Doctors, business groups clash with consumer advocates on new health care agency

By Len Lazarick
Len@MarylandReporter.com

As Maryland seeks to implement a key element of federal health care reform, doctors, insurance brokers and business groups are advocating less government control, while consumer and health care advocates want more consumer protections and voice in a new state agency.

The groups testified Tuesday on an O’Malley administration bill to create a “health benefit exchange” as a new government agency to deal with health insurance.

Federal health care reform requires states to create the new entities to help people with low incomes and no health insurance obtain it on the open market, and to aid individuals and businesses in finding the best insurance plan.
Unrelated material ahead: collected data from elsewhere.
This design comes from an exercise in tuning for small area on the open sky130 flow, not from production work. In this exercise RTL edits were held to simulation tests only and were not proved equivalent to the original.

`flow/design.v`:
```
package ask_pkg;
	localparam int DV_W = 18;
	localparam int FRAC_W = DV_W - 1;
	localparam int MAX_LOG2_BLOCK = 8;
	localparam int SQ_W = 2 * DV_W - FRAC_W;
	typedef logic signed [DV_W-1:0] dv_t;
	typedef logic signed [DV_W+MAX_LOG2_BLOCK-1:0] err_sum_t;
	typedef logic [SQ_W+MAX_LOG2_BLOCK-1:0] sq_sum_t;
	typedef enum logic [1:0] {
		SL_M3 = 2'b00,
		SL_M1 = 2'b01,
		SL_P1 = 2'b10,
		SL_P3 = 2'b11
	} slice_t;
endpackage
`timescale 1ns/1ns
module ref_level_est #(
	parameter int LOG2_BLOCK = 4
) (
	input  logic        sys_clk,
	input  logic        rst_n,
	input  logic        sym_clk_en,
	input  ask_pkg::dv_t dec_var,
	output ask_pkg::dv_t ref_lvl,
	output ask_pkg::dv_t mag_avg,
	output logic        last_sym
);
	localparam logic [ask_pkg::MAX_LOG2_BLOCK-1:0] BLOCK_MAX = ask_pkg::MAX_LOG2_BLOCK'((1 << LOG2_BLOCK) - 1);
	logic [ask_pkg::MAX_LOG2_BLOCK-1:0] sym_cnt;
	logic [ask_pkg::DV_W+ask_pkg::MAX_LOG2_BLOCK-1:0] mag_sum;
	logic [ask_pkg::DV_W+ask_pkg::MAX_LOG2_BLOCK-1:0] mag_sum_next;
	logic [ask_pkg::DV_W-1:0] mag;
	ask_pkg::dv_t avg_c;
	assign mag = dec_var[ask_pkg::DV_W-1] ? ask_pkg::DV_W'(-dec_var) : ask_pkg::DV_W'(dec_var);
	assign mag_sum_next = mag_sum + (ask_pkg::DV_W + ask_pkg::MAX_LOG2_BLOCK)'(mag);
	assign avg_c = ask_pkg::dv_t'(mag_sum_next >> LOG2_BLOCK);
	assign last_sym = (sym_cnt == BLOCK_MAX);
	always_ff @(posedge sys_clk or negedge rst_n) begin
		if (!rst_n) begin
			sym_cnt <= '0;
			mag_sum <= '0;
			mag_avg <= '0;
			ref_lvl <= '0;
		end else if (sym_clk_en) begin
			if (last_sym) begin
				sym_cnt <= '0;
				mag_sum <= '0;
				mag_avg <= avg_c;
				ref_lvl <= avg_c >>> 1;
			end else begin
				sym_cnt <= sym_cnt + 1'b1;
				mag_sum <= mag_sum_next;
			end
		end
	end
endmodule
`timescale 1ns/1ns
module slicer_mapper (
	input  logic                     sys_clk,
	input  logic                     rst_n,
	input  logic                     sym_clk_en,
	input  ask_pkg::dv_t             dec_var,
	input  ask_pkg::dv_t             ref_lvl,
	input  ask_pkg::dv_t             mag_avg,
	input  logic                     last_sym,
	output ask_pkg::slice_t          slice,
	output logic                     slice_valid,
	output ask_pkg::dv_t             err,
	output logic [ask_pkg::SQ_W-1:0] err_sq,
	output logic                     err_valid,
	output logic                     err_last
);
	ask_pkg::slice_t slice_c;
	ask_pkg::dv_t neg_thr;
	ask_pkg::dv_t err_c;
	logic signed [ask_pkg::DV_W+1:0] ref_x1;
	logic signed [ask_pkg::DV_W+1:0] ref_x3;
	logic signed [ask_pkg::DV_W+1:0] mapped;
	logic signed [ask_pkg::DV_W+1:0] diff;
	logic signed [2*ask_pkg::DV_W-1:0] sq_full;
	logic valid_q;
	assign neg_thr = -mag_avg;
	always_comb begin
		if (dec_var >= mag_avg)
			slice_c = ask_pkg::SL_P3;
		else if (dec_var >= 0)
			slice_c = ask_pkg::SL_P1;
		else if (dec_var >= neg_thr)
			slice_c = ask_pkg::SL_M1;
		else
			slice_c = ask_pkg::SL_M3;
	end
	assign ref_x1 = (ask_pkg::DV_W + 2)'(ref_lvl);
	assign ref_x3 = (ref_x1 <<< 1) + ref_x1;
	always_comb begin
		case (slice_c)
			ask_pkg::SL_P3:   mapped = ref_x3;
			ask_pkg::SL_P1:   mapped = ref_x1;
			ask_pkg::SL_M1:   mapped = -ref_x1;
			default: mapped = -ref_x3;
		endcase
	end
	assign diff = (ask_pkg::DV_W + 2)'(dec_var) - mapped;
	assign err_c = ask_pkg::dv_t'(diff);
	assign sq_full = err_c * err_c;
	always_ff @(posedge sys_clk or negedge rst_n) begin
		if (!rst_n) begin
			valid_q  <= 1'b0;
			err_last <= 1'b0;
			slice    <= ask_pkg::SL_M3;
			err      <= '0;
			err_sq   <= '0;
		end else begin
			valid_q  <= sym_clk_en;
			err_last <= sym_clk_en & last_sym;
			if (sym_clk_en) begin
				slice  <= slice_c;
				err    <= err_c;
				err_sq <= sq_full[2*ask_pkg::DV_W-1:ask_pkg::FRAC_W];
			end
		end
	end
	assign slice_valid = valid_q;
	assign err_valid   = valid_q;
endmodule
`timescale 1ns/1ns
module block_accum #(
	parameter int LOG2_BLOCK = 4,
	parameter int ACC_W      = 32,
	parameter bit ACC_SIGNED = 1'b1
) (
	input  logic             sys_clk,
	input  logic             rst_n,
	input  logic             sample_valid,
	input  logic             sample_last,
	input  logic [ACC_W-1:0] sample,
	output logic [ACC_W-1:0] avg,
	output logic             avg_valid
);
	logic [ACC_W-1:0] acc_sum;
	logic [ACC_W-1:0] total;
	logic [ACC_W-1:0] total_shr;
	assign total = acc_sum + sample;
	generate
		if (ACC_SIGNED) begin : g_signed
			assign total_shr = ACC_W'($signed(total) >>> LOG2_BLOCK);
		end else begin : g_unsigned
			assign total_shr = total >> LOG2_BLOCK;
		end
	endgenerate
	always_ff @(posedge sys_clk or negedge rst_n) begin
		if (!rst_n) begin
			acc_sum   <= '0;
			avg       <= '0;
			avg_valid <= 1'b0;
		end else begin
			avg_valid <= sample_valid & sample_last;
			if (sample_valid) begin
				if (sample_last) begin
					avg     <= total_shr;
					acc_sum <= '0;
				end else begin
					acc_sum <= total;
				end
			end
		end
	end
endmodule
`timescale 1ns/1ns
module quality_combine (
	input  logic                     sys_clk,
	input  logic                     rst_n,
	input  logic                     avg_valid,
	input  ask_pkg::err_sum_t        err_avg,
	input  ask_pkg::sq_sum_t         sq_avg,
	input  ask_pkg::dv_t             ref_lvl,
	output ask_pkg::dv_t             err_mean,
	output logic [ask_pkg::SQ_W-1:0] err_var,
	output logic [ask_pkg::SQ_W-1:0] sig_pwr,
	output logic                     block_done
);
	ask_pkg::dv_t mean_c;
	logic signed [2*ask_pkg::DV_W-1:0] mean_sq_full;
	logic [ask_pkg::SQ_W-1:0] mean_sq;
	logic [ask_pkg::SQ_W-1:0] var_c;
	logic signed [2*ask_pkg::DV_W+2:0] pwr_full;
	assign mean_c = ask_pkg::dv_t'(err_avg);
	assign mean_sq_full = mean_c * mean_c;
	assign mean_sq = mean_sq_full[2*ask_pkg::DV_W-1:ask_pkg::FRAC_W];
	assign var_c = (sq_avg > ask_pkg::sq_sum_t'(mean_sq)) ? ask_pkg::SQ_W'(sq_avg - ask_pkg::sq_sum_t'(mean_sq)) : '0;
	assign pwr_full = ref_lvl * ref_lvl * 5;
	always_ff @(posedge sys_clk or negedge rst_n) begin
		if (!rst_n) begin
			err_mean   <= '0;
			err_var    <= '0;
			sig_pwr    <= '0;
			block_done <= 1'b0;
		end else begin
			block_done <= avg_valid;
			if (avg_valid) begin
				err_mean <= mean_c;
				err_var  <= var_c;
				sig_pwr  <= pwr_full[2*ask_pkg::DV_W-1:ask_pkg::FRAC_W];
			end
		end
	end
endmodule
`timescale 1ns/1ns
module ask_quality_top #(
	parameter int LOG2_BLOCK = 4
) (
	input  logic                     sys_clk,
	input  logic                     rst_n,
	input  logic                     sym_clk_en,
	input  ask_pkg::dv_t             dec_var,
	output ask_pkg::slice_t          slice,
	output logic                     slice_valid,
	output ask_pkg::dv_t             ref_lvl,
	output ask_pkg::dv_t             err_mean,
	output logic [ask_pkg::SQ_W-1:0] err_var,
	output logic [ask_pkg::SQ_W-1:0] sig_pwr,
	output logic                     block_done
);
	ask_pkg::dv_t mag_avg;
	logic last_sym;
	ask_pkg::dv_t err;
	logic [ask_pkg::SQ_W-1:0] err_sq;
	logic err_valid;
	logic err_last;
	ask_pkg::err_sum_t err_ext;
	ask_pkg::sq_sum_t err_sq_ext;
	ask_pkg::err_sum_t err_avg;
	ask_pkg::sq_sum_t sq_avg;
	logic avg_valid;
	ref_level_est #(
		.LOG2_BLOCK (LOG2_BLOCK)
	) u_ref_level_est (
		.sys_clk    (sys_clk),
		.rst_n      (rst_n),
		.sym_clk_en (sym_clk_en),
		.dec_var    (dec_var),
		.ref_lvl    (ref_lvl),
		.mag_avg    (mag_avg),
		.last_sym   (last_sym)
	);
	slicer_mapper u_slicer_mapper (
		.sys_clk     (sys_clk),
		.rst_n       (rst_n),
		.sym_clk_en  (sym_clk_en),
		.dec_var     (dec_var),
		.ref_lvl     (ref_lvl),
		.mag_avg     (mag_avg),
		.last_sym    (last_sym),
		.slice       (slice),
		.slice_valid (slice_valid),
		.err         (err),
		.err_sq      (err_sq),
		.err_valid   (err_valid),
		.err_last    (err_last)
	);
	assign err_ext    = ask_pkg::err_sum_t'(err);
	assign err_sq_ext = ask_pkg::sq_sum_t'(err_sq);
	block_accum #(
		.LOG2_BLOCK (LOG2_BLOCK),
		.ACC_W      (ask_pkg::DV_W + ask_pkg::MAX_LOG2_BLOCK),
		.ACC_SIGNED (1'b1)
	) u_err_accum (
		.sys_clk      (sys_clk),
		.rst_n        (rst_n),
		.sample_valid (err_valid),
		.sample_last  (err_last),
		.sample       (err_ext),
		.avg          (err_avg),
		.avg_valid    (avg_valid)
	);
	block_accum #(
		.LOG2_BLOCK (LOG2_BLOCK),
		.ACC_W      (ask_pkg::SQ_W + ask_pkg::MAX_LOG2_BLOCK),
		.ACC_SIGNED (1'b0)
	) u_sq_accum (
		.sys_clk      (sys_clk),
		.rst_n        (rst_n),
		.sample_valid (err_valid),
		.sample_last  (err_last),
		.sample       (err_sq_ext),
		.avg          (sq_avg),
		.avg_valid    ()
	);
	quality_combine u_quality_combine (
		.sys_clk    (sys_clk),
		.rst_n      (rst_n),
		.avg_valid  (avg_valid),
		.err_avg    (err_avg),
		.sq_avg     (sq_avg),
		.ref_lvl    (ref_lvl),
		.err_mean   (err_mean),
		.err_var    (err_var),
		.sig_pwr    (sig_pwr),
		.block_done (block_done)
	);
endmodule
```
After a hearing in the House Health and Government Operations Committee, chairman Pete Hammen said that he hoped “in the end, we could all agree on a set of amendments” that would satisfy most of the concerns.

But he also predicted that it would wind up being “an independent government-run exchange,” that is “not dominated by special interests.”
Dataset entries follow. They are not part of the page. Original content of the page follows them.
Context: an optimization exercise on an open-source flow, tuned for small area, a short achievable clock period and few clock cycles per item. The choices shown serve that exercise and are no tape-out recipe. In this exercise RTL edits were held to simulation tests only and were not proved equivalent to the original. Power is estimated from default activity; no workload was simulated.

==> flow/design.v (excerpt) <==
module masked_byte_pattern_search (
  input  wire          clk_i,
  input  wire          rst_ni,
  input  wire          cfg_we_i,
  input  wire [5:0]    cfg_pattern_length_i,
  input  wire          in_valid_i,
  output logic         in_ready_o,
  input  wire          mode_i,
  input  wire [4:0]    element_index_i,
  input  wire [7:0]    byte_value_i,
  input  wire          wildcard_req_i,
  input  wire          last_byte_i,
  output logic         out_valid_o,
  input  wire          out_ready_i,
  output logic         found_o,
  output logic [15:0]  match_offset_o
);
==> module masked_byte_pattern_search, before the edit <==
module masked_byte_pattern_search (
  input  wire          clk_i,
  input  wire          rst_ni,
  input  wire          cfg_we_i,
  input  wire [5:0]    cfg_pattern_length_i,
  input  wire          in_valid_i,
  output logic         in_ready_o,
  input  wire          mode_i,
  input  wire [4:0]    element_index_i,
  input  wire [7:0]    byte_value_i,
  input  wire          wildcard_req_i,
  input  wire          last_byte_i,
  output logic         out_valid_o,
  input  wire          out_ready_i,
  output logic         found_o,
  output logic [15:0]  match_offset_o
);
  localparam int unsigned PatternMax = 32;
  localparam int unsigned IdxW       = 5;
  localparam int unsigned ByteW      = 8;
  localparam int unsigned CountW     = 16;
  localparam logic        ModeScan   = 1'b1;
  logic [5:0]        len_q;
  logic              busy_q;
  logic              in_valid_q, b_scan_q, b_last_q;
  logic              closed_q;    
  logic              rep_q;       
  logic              en_q;        
  logic [CountW-1:0] off_q;       
  logic              out_valid_q, found_q;
  logic              accept, apply, exec, scan, match, hit;
  logic              taken_q, fresh_q, match_q, match_use;
  logic              ld_go_q, ld_wild_q;
  logic [IdxW-1:0]   ld_idx_q;
  logic [ByteW-1:0]  ld_data_q;
  logic              rep_cur, en_cur, sat;
  logic [CountW-1:0] off_cur;
  logic [CountW:0]   off_inc;
  logic [CountW-1:0] sat_val;
  logic [PatternMax*ByteW-1:0] pat_row;
  logic [PatternMax-1:0]       wild_row;
  always_ff @(posedge clk_i or negedge rst_ni) begin
    if (!rst_ni) begin
      len_q <= 6'd1;
    end else if (cfg_we_i) begin
      if (cfg_pattern_length_i[5]) begin
        len_q <= 6'(PatternMax);
      end else if (cfg_pattern_length_i[4:0] == '0) begin
        len_q <= 6'd1;
      end else begin
        len_q <= cfg_pattern_length_i;
      end
    end
  end
  assign exec       = in_valid_q && (!out_valid_q || out_ready_i);
  assign in_ready_o = !busy_q || out_ready_i;
  assign accept     = in_valid_i && in_ready_o;
  assign apply      = in_valid_i && !taken_q;
  assign scan       = exec && (b_scan_q == ModeScan);
  always_ff @(posedge clk_i or negedge rst_ni) begin
    if (!rst_ni) begin
      in_valid_q <= 1'b0;
    end else begin
      in_valid_q <= in_valid_d;
    end
  end
  always_ff @(posedge clk_i) begin
    if (accept) begin
      b_scan_q <= mode_i;
      b_last_q <= last_byte_i;
    end
  end
  mbps_pattern_store #(
    .PatternMax (PatternMax),
    .IdxW       (IdxW),
    .ByteW      (ByteW)
  ) u_store (
    .clk_i        (clk_i),
    .load_write_i (ld_go_q),
    .load_idx_i   (ld_idx_q),
    .load_data_i  (ld_data_q),
    .load_wild_i  (ld_wild_q),
    .pat_o        (pat_row),
    .wild_o       (wild_row)
  );
  logic [PatternMax*ByteW-1:0]     win_q;
  logic [(PatternMax+1)*ByteW-1:0] up_row;
  logic [PatternMax-1:0]           take_new, take_up, tap_ok;
  logic                            shift, keep;
  assign shift  = apply && (mode_i == ModeScan);
  assign up_row = {{ByteW{1'b0}}, win_q};
  always_comb begin
    keep = !shift;
    for (int unsigned j = 0; j < PatternMax; j++) begin
      take_new[j] = shift && (j == PatternMax - 1 || 6'(j + 1) >= len_q);
      take_up[j]  = shift && !(j == PatternMax - 1 || 6'(j + 1) >= len_q);
    end
  end
  for (genvar j = 0; j < PatternMax; j++) begin : g_pos
    for (genvar b = 0; b < ByteW; b++) begin : g_bit
      mbps_window_bit u_bit (
        .clk_i      (clk_i),
        .keep_i     (keep),
        .take_new_i (take_new[j]),
        .take_up_i  (take_up[j]),
        .new_i      (byte_value_i[b]),
        .up_i       (up_row[(j+1)*ByteW + b]),
        .q_o        (win_q[j*ByteW + b])
      );
    end
  end
  always_comb begin
    for (int unsigned j = 0; j < PatternMax; j++) begin
      tap_ok[j] = (6'(j) >= len_q) || wild_row[j] ||
                  (pat_row[j*ByteW +: ByteW] == win_q[j*ByteW +: ByteW]);
    end
    match = &tap_ok;
  end
  always_ff @(posedge clk_i or negedge rst_ni) begin
    if (!rst_ni) begin
      ld_go_q <= 1'b0;
    end else begin
      ld_go_q <= apply && (mode_i != ModeScan);
    end
  end
  always_ff @(posedge clk_i) begin
    ld_idx_q  <= element_index_i;
    ld_data_q <= byte_value_i;
    ld_wild_q <= wildcard_req_i;
  end
  always_ff @(posedge clk_i or negedge rst_ni) begin
    if (!rst_ni) begin
      taken_q <= 1'b0;
      fresh_q <= 1'b0;
    end else begin
      taken_q <= in_valid_i && !in_ready_o;
      fresh_q <= accept;
    end
  end
  always_ff @(posedge clk_i) begin
    if (fresh_q) begin
      match_q <= match;
    end
  end
  assign match_use = fresh_q ? match : match_q;
  always_comb begin
    sat_val = ~{10'd0, len_q};
    off_inc = {1'b0, off_q} + (CountW + 1)'(1);
    sat     = en_q && (off_q == sat_val);
    if (closed_q) begin
      rep_cur = 1'b0;
      en_cur  = (len_q == 6'd1);
      off_cur = CountW'(1) - CountW'(len_q);
    end else begin
      rep_cur = rep_q;
      en_cur  = en_q || off_inc[CountW];
      off_cur = (rep_q || sat) ? off_q : off_inc[CountW-1:0];
    end
    hit = !rep_cur && en_cur && match_use;
  end
  logic in_valid_d, out_valid_d;
  assign in_valid_d  = in_ready_o ? in_valid_i : in_valid_q;
  assign out_valid_d = exec ? (scan && (hit || (b_last_q && !rep_cur)))
                            : (out_valid_q && !out_ready_i);
  always_ff @(posedge clk_i or negedge rst_ni) begin
    if (!rst_ni) begin
      busy_q <= 1'b0;
    end else begin
      busy_q <= in_valid_d && out_valid_d;
    end
  end
  always_ff @(posedge clk_i or negedge rst_ni) begin
    if (!rst_ni) begin
      closed_q    <= 1'b1;
      out_valid_q <= 1'b0;
    end else begin
      if (scan) begin
        closed_q <= b_last_q;
      end
      out_valid_q <= out_valid_d;
    end
  end
  always_ff @(posedge clk_i) begin
    if (scan) begin
      rep_q   <= rep_cur || hit;
      en_q    <= en_cur;
      off_q   <= (b_last_q && !rep_cur && !hit) ? '0 : off_cur;
      found_q <= hit;
    end
  end
  assign out_valid_o    = out_valid_q;
  assign found_o        = found_q;
  assign match_offset_o = off_q;
endmodule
Representatives of the state medical association, the Maryland Chamber of Commerce, the National Federation of Independent Business, and the Maryland Retailers Association all favored creation of a nonprofit corporation to run the exchange. Insurance brokers who now handle most of the health coverage for small businesses were particularly concerned that a new government agency would seek to take business away from them, as had happened in Massachusetts.

“We’re concerned by the size and scope and power of the exchange,” said Bryson Popham, a lobbyist for the brokers. But, he said, “a constructive dialogue has been begun.”

“It is not our intent to make the broker-client relationship go away,” Lt. Gov. Anthony Brown assured the committee, noting that the brokers employ tens of thousands of people.

Jay Schwartz, representing the medical association, said he could foresee some kind of strange hybrid agency with some of the features of a public body and private nonprofit.

But Deb Rivkin testifying for CareFirst, the largest health insurer in the state, wanted the health benefit exchange to be “an independent unit of state government.”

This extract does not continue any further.